3 differences between Business vs Real Estate Brokerage
Most would agree when it’s time for you to buy a home you look for a real estate broker. When you are considering to sell or buy a business, with or without real estate attached, you look for a business broker or if you are selling or buying a restaurant find a Restaurant Broker. Both transactions require the transfer of assets but the difference in the closing process, forms, skill sets, time investment, county regulations, licenses required, and involved professional parties are enormous.
Dominique Maddox, an experienced Restaurant Broker of 8 years and former Realtor for 2 years, identified 3 differences between Business vs Real Estate Brokerage. A brief review here will help you, whether you are considering buying or selling a business, to understand the differences.
EATS Broker provides 3 differences between Business vs Real Estate Brokerage
1st Coming up with a Listing Price-
Residential Real Estate professionals have comparable sales information provided on various websites to use as information. Business Brokerage sales usually remain confidential and the general public does not know the sales price. A Real Estate Broker can choose comparable properties to come up with a listing price. Business Brokers have access to data regarding comparable sales, however with the data, coming up with a sales price can be confusing.
Find below EATS Broker methods to price a restaurant:
The buyer pays the seller an amount based on the opportunity to benefit from the existing business and build-out. Most Asset Sales are restaurants that show little profit or not profitable, open for less than 3 years, or books and records are not clean. This is also known as the replacement method and only accounts for equipment and items buyer can remove once they leave space and goodwill. Walk-in cooler, hood systems, and any fixture remain the landlords. This method seller gets pennies on the dollar for equipment and initial build-out cost.
This approach determines an expected level of cash flow for the business using a restaurant’s record of past earnings. This approach will require the seller to provide Profit and Loss statements, tax returns once under contract with a buyer, and sometimes sales tax filings. This method helps the buyer understand the Earnings before interest, tax, depreciation, and amortization (EBITDA) which is a measure of a company’s operating performance. This method is preferred by bank lenders to qualify a business for lending and nets the highest sales price.
Gross Revenue Approach
This method is the most uninvolved that solely relies on a percentage of annual gross sales to determine the value and is not accepted by bank lenders. Restaurants usually will use a 15%-30% of gross sales to arrive at a listing price. The gross revenue method is not a reliable indicator of the value of a restaurant.

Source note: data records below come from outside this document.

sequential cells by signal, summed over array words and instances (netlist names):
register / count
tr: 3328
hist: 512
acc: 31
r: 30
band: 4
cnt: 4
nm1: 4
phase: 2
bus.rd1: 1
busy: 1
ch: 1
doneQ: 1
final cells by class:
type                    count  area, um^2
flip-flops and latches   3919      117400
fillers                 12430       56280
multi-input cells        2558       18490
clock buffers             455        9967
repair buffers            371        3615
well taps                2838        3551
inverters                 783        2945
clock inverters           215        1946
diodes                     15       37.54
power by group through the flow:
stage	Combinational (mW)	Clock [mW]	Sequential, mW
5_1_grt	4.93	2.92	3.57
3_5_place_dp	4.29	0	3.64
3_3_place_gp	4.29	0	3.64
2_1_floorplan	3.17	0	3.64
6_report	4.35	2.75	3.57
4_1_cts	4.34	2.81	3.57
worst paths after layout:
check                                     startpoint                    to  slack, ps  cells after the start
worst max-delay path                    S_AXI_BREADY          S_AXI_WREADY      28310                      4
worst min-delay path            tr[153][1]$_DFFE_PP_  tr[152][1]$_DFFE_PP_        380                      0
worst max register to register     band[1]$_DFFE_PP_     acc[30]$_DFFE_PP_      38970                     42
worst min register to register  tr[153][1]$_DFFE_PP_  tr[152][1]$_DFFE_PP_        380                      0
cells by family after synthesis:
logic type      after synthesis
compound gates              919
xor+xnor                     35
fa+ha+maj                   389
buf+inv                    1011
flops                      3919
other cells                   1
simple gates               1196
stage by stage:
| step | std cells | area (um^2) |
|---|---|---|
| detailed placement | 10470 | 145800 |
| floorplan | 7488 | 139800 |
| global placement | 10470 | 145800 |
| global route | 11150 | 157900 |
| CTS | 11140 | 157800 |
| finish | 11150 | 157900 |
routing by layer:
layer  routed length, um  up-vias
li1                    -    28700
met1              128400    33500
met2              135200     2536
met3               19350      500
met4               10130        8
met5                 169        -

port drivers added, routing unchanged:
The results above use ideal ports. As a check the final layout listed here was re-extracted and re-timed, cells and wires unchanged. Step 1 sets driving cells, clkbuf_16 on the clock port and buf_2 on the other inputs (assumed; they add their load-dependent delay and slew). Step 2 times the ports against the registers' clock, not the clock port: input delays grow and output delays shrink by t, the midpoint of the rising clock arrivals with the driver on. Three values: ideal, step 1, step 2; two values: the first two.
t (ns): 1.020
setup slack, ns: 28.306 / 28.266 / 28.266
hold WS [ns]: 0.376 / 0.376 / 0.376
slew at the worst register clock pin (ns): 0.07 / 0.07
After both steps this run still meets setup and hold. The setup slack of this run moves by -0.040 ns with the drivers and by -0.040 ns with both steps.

This is because revenue does not mean profit; likewise, an increase in revenue does not necessarily translate into an increase in profits.
2nd Confidentiality– Real Estate Agents use multiple forms of advertising from individualized web pages, large signs in front of the property, social media marketing, video tours, displays in magazines and newspapers to get the word out. They host broker tours and open houses to invite the public to view the property, everything to get the word out. Business Brokers understand providing the client’s information to the general public could cause harm to the business. They use specialized business brokerage sites, and pre-approved buyer’s ability to purchase before providing a business name. Business Brokers protect the seller’s privacy by requiring an executed Non-disclosure Agreement (NDA) also called a Confidentiality Agreement (CA) before providing the name of the business for sale. EATS Broker require a Bank Statement, 401K statement, or letter from banker before providing financials on most listings.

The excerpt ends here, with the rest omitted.